[Saved data entries]
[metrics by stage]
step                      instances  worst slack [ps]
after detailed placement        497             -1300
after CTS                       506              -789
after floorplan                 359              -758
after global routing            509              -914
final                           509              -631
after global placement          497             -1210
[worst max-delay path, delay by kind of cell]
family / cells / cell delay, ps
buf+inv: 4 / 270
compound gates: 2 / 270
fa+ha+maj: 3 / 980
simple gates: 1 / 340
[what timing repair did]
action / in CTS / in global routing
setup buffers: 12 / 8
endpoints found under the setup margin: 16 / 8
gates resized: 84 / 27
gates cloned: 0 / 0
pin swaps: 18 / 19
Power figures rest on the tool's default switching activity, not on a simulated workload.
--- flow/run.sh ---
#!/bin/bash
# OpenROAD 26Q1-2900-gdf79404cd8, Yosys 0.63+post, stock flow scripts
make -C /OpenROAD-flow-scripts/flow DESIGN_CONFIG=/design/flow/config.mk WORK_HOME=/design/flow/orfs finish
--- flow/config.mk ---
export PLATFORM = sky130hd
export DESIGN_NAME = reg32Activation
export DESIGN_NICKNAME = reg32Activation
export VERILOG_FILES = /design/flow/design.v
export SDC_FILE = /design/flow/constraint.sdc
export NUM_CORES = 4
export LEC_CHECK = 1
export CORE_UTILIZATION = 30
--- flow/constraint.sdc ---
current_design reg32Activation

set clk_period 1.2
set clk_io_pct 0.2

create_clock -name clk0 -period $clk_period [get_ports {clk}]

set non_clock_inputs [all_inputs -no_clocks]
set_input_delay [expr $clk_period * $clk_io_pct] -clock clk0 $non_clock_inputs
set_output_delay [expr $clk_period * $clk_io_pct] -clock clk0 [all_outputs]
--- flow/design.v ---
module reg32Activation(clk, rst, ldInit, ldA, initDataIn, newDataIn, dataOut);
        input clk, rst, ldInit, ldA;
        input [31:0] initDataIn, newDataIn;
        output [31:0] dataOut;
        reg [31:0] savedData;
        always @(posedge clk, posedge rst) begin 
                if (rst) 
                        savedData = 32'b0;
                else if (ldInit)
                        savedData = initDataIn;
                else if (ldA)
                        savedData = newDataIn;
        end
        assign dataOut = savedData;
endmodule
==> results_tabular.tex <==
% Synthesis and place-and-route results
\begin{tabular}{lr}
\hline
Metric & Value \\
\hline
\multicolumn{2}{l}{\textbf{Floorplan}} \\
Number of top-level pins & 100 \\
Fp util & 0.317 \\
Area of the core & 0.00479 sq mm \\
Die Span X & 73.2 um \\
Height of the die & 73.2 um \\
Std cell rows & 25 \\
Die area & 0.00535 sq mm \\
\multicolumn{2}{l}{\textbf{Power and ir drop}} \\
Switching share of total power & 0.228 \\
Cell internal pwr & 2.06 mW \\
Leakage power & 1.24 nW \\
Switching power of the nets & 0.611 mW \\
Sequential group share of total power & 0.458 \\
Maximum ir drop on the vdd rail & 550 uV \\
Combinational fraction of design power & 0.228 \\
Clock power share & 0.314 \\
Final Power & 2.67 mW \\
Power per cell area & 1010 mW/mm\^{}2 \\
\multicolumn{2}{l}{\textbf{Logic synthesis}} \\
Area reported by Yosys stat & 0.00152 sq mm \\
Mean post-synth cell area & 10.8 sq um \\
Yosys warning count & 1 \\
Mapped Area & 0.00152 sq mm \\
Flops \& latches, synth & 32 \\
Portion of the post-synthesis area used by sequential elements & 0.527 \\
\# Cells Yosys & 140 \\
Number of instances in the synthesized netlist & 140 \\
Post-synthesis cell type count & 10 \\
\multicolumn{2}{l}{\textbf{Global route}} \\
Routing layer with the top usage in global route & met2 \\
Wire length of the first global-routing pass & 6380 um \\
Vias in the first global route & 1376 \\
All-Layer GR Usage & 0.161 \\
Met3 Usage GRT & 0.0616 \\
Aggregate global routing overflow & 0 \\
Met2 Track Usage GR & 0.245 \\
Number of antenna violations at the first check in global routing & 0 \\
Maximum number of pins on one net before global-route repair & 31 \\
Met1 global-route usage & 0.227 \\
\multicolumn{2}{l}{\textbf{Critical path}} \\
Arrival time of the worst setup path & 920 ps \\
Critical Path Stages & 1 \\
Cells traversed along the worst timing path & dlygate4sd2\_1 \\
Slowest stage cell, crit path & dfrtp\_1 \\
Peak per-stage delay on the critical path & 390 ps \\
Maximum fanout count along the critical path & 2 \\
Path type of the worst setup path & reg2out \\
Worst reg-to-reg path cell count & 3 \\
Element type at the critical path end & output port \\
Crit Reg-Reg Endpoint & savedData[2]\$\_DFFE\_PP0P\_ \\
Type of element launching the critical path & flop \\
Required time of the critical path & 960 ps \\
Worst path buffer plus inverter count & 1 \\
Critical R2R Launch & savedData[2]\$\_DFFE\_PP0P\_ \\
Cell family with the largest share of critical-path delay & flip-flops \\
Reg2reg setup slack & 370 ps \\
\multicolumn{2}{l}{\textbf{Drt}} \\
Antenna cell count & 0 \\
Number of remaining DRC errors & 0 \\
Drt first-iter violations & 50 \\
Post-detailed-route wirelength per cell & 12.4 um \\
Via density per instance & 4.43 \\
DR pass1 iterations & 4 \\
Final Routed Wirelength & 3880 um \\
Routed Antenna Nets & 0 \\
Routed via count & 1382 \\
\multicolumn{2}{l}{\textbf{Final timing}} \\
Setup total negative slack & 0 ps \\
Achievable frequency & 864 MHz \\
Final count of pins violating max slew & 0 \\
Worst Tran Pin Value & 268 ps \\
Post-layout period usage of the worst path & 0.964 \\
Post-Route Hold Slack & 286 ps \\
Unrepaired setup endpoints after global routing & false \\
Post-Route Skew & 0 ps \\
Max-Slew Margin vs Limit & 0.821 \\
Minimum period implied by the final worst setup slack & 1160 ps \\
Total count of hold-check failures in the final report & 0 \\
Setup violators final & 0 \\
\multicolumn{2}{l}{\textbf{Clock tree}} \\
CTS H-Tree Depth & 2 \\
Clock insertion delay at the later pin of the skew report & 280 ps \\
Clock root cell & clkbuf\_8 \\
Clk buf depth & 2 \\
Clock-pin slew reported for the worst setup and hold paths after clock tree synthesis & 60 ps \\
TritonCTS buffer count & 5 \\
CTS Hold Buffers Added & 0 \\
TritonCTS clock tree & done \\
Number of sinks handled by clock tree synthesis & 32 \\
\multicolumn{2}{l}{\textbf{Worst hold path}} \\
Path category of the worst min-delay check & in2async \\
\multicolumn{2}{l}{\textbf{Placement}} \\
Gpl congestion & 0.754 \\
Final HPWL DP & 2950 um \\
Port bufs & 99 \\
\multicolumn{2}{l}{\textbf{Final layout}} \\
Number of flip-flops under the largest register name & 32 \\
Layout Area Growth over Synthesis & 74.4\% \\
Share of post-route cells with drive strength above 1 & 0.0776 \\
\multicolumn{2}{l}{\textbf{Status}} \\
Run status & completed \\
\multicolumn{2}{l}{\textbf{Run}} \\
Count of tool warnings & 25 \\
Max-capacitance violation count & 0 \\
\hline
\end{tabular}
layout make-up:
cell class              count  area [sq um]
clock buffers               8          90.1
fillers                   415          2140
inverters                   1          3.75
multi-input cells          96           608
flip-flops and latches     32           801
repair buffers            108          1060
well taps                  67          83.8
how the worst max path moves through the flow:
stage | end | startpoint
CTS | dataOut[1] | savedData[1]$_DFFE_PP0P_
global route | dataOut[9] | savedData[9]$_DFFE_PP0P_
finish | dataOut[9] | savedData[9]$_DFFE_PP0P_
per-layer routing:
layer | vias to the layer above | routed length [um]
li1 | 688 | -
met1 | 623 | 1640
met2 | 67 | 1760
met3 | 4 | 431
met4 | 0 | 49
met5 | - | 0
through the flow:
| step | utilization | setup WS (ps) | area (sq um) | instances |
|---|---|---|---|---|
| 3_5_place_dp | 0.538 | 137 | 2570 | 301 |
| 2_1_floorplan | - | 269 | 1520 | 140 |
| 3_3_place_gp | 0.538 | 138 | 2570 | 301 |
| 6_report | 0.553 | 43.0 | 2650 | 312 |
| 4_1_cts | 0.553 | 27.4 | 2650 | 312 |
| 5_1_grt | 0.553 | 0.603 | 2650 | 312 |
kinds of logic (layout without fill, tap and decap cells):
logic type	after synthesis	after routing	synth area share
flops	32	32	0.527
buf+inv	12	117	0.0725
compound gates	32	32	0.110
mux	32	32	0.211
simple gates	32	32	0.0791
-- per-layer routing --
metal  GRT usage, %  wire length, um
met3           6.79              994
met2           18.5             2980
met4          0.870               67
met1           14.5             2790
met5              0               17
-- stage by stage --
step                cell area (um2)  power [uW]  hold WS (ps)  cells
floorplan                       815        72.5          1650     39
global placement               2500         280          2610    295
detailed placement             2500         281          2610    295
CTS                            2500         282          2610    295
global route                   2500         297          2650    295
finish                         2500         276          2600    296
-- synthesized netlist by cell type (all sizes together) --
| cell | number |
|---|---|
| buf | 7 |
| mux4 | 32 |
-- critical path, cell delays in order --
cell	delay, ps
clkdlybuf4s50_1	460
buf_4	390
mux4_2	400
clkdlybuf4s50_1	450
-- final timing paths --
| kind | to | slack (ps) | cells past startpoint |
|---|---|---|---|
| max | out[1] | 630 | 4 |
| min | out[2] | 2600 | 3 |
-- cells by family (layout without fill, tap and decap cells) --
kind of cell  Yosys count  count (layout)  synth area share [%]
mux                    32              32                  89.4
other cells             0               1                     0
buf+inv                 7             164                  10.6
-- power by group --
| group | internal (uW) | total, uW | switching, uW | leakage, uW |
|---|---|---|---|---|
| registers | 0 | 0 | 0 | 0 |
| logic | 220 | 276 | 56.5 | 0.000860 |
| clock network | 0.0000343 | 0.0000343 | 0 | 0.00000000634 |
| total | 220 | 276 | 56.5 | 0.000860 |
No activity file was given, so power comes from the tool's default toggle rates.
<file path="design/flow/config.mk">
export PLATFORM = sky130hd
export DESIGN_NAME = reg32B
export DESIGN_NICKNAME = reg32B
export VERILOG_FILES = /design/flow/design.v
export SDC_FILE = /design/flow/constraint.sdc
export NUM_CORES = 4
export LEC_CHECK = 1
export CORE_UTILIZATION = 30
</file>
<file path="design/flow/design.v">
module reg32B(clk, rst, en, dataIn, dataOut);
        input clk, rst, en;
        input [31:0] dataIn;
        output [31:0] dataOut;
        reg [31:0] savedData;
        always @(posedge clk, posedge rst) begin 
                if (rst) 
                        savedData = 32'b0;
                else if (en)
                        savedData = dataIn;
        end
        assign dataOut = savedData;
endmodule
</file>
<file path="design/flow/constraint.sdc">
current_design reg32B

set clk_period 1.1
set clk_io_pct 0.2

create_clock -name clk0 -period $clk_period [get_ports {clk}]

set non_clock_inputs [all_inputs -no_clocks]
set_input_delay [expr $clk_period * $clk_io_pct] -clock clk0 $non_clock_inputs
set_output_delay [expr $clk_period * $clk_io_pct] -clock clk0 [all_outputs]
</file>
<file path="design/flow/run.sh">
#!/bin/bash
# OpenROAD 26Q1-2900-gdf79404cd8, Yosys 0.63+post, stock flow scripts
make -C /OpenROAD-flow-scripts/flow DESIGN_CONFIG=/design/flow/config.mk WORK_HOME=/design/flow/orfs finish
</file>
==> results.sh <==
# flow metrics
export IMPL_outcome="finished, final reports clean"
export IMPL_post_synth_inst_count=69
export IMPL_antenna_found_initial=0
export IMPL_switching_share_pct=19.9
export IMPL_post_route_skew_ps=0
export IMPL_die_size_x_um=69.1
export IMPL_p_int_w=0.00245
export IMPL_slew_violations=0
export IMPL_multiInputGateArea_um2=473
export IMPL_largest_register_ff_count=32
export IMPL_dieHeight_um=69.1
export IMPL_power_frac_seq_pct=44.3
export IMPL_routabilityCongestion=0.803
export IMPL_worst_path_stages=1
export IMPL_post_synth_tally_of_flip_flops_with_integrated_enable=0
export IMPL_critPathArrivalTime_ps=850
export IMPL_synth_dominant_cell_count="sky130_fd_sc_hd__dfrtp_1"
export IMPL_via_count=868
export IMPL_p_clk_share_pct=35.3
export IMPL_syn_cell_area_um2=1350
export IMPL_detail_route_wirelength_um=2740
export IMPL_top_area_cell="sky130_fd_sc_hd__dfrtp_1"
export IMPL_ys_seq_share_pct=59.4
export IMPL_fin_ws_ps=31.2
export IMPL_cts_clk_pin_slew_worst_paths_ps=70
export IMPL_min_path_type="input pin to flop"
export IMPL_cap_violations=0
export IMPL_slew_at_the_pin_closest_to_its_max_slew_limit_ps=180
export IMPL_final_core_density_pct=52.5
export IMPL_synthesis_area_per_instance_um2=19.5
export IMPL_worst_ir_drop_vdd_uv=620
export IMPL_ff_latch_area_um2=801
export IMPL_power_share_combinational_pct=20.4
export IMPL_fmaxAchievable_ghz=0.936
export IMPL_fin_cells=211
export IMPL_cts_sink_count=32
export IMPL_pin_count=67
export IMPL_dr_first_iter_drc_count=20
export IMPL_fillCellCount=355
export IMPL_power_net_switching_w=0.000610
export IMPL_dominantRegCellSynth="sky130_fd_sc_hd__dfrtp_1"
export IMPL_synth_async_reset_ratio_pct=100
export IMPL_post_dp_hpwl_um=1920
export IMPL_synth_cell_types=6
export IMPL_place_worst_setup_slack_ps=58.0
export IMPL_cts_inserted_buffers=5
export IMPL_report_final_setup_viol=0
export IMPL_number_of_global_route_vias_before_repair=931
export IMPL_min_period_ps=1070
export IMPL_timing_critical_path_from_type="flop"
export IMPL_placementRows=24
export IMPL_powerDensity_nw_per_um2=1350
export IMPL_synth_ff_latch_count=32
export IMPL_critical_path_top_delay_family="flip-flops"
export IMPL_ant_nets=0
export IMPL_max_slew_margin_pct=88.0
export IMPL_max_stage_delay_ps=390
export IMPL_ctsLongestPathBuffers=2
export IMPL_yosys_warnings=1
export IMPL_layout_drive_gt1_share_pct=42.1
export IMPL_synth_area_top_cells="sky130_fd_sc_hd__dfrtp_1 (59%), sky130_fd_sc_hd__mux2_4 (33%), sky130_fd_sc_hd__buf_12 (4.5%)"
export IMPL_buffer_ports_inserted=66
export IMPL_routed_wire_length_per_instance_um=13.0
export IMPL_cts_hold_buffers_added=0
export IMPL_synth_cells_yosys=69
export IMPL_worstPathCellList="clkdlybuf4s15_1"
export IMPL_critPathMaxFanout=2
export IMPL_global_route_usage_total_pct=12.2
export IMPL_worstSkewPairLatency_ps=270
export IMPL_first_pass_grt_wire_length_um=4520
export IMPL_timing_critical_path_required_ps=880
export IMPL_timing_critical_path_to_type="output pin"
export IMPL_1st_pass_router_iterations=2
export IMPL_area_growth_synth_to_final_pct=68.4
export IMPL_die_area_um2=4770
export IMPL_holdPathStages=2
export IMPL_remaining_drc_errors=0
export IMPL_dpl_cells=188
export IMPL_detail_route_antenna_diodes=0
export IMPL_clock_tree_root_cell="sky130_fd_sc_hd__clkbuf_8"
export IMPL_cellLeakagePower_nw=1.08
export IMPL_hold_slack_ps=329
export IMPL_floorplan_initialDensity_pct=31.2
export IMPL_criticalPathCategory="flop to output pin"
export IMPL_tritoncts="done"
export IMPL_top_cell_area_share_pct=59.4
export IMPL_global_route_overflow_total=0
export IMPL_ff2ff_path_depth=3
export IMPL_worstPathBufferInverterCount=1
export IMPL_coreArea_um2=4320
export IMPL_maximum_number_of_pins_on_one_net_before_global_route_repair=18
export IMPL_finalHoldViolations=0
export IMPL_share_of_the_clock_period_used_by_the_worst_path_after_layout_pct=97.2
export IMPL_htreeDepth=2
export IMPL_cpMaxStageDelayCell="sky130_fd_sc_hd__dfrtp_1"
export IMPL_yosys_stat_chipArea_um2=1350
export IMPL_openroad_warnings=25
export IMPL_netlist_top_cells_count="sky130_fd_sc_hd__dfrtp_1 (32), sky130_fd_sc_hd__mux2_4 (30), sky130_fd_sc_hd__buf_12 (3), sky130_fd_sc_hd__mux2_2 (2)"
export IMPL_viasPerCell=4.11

### [What to do]
Of the entries above, repeat exactly the lines between the line with "fa+ha+maj: 3 / 980" and the line with "pin swaps: 18 / 19", inclusive, and no others.

### [Problem solution]
fa+ha+maj: 3 / 980
simple gates: 1 / 340
[what timing repair did]
action / in CTS / in global routing
setup buffers: 12 / 8
endpoints found under the setup margin: 16 / 8
gates resized: 84 / 27
gates cloned: 0 / 0
pin swaps: 18 / 19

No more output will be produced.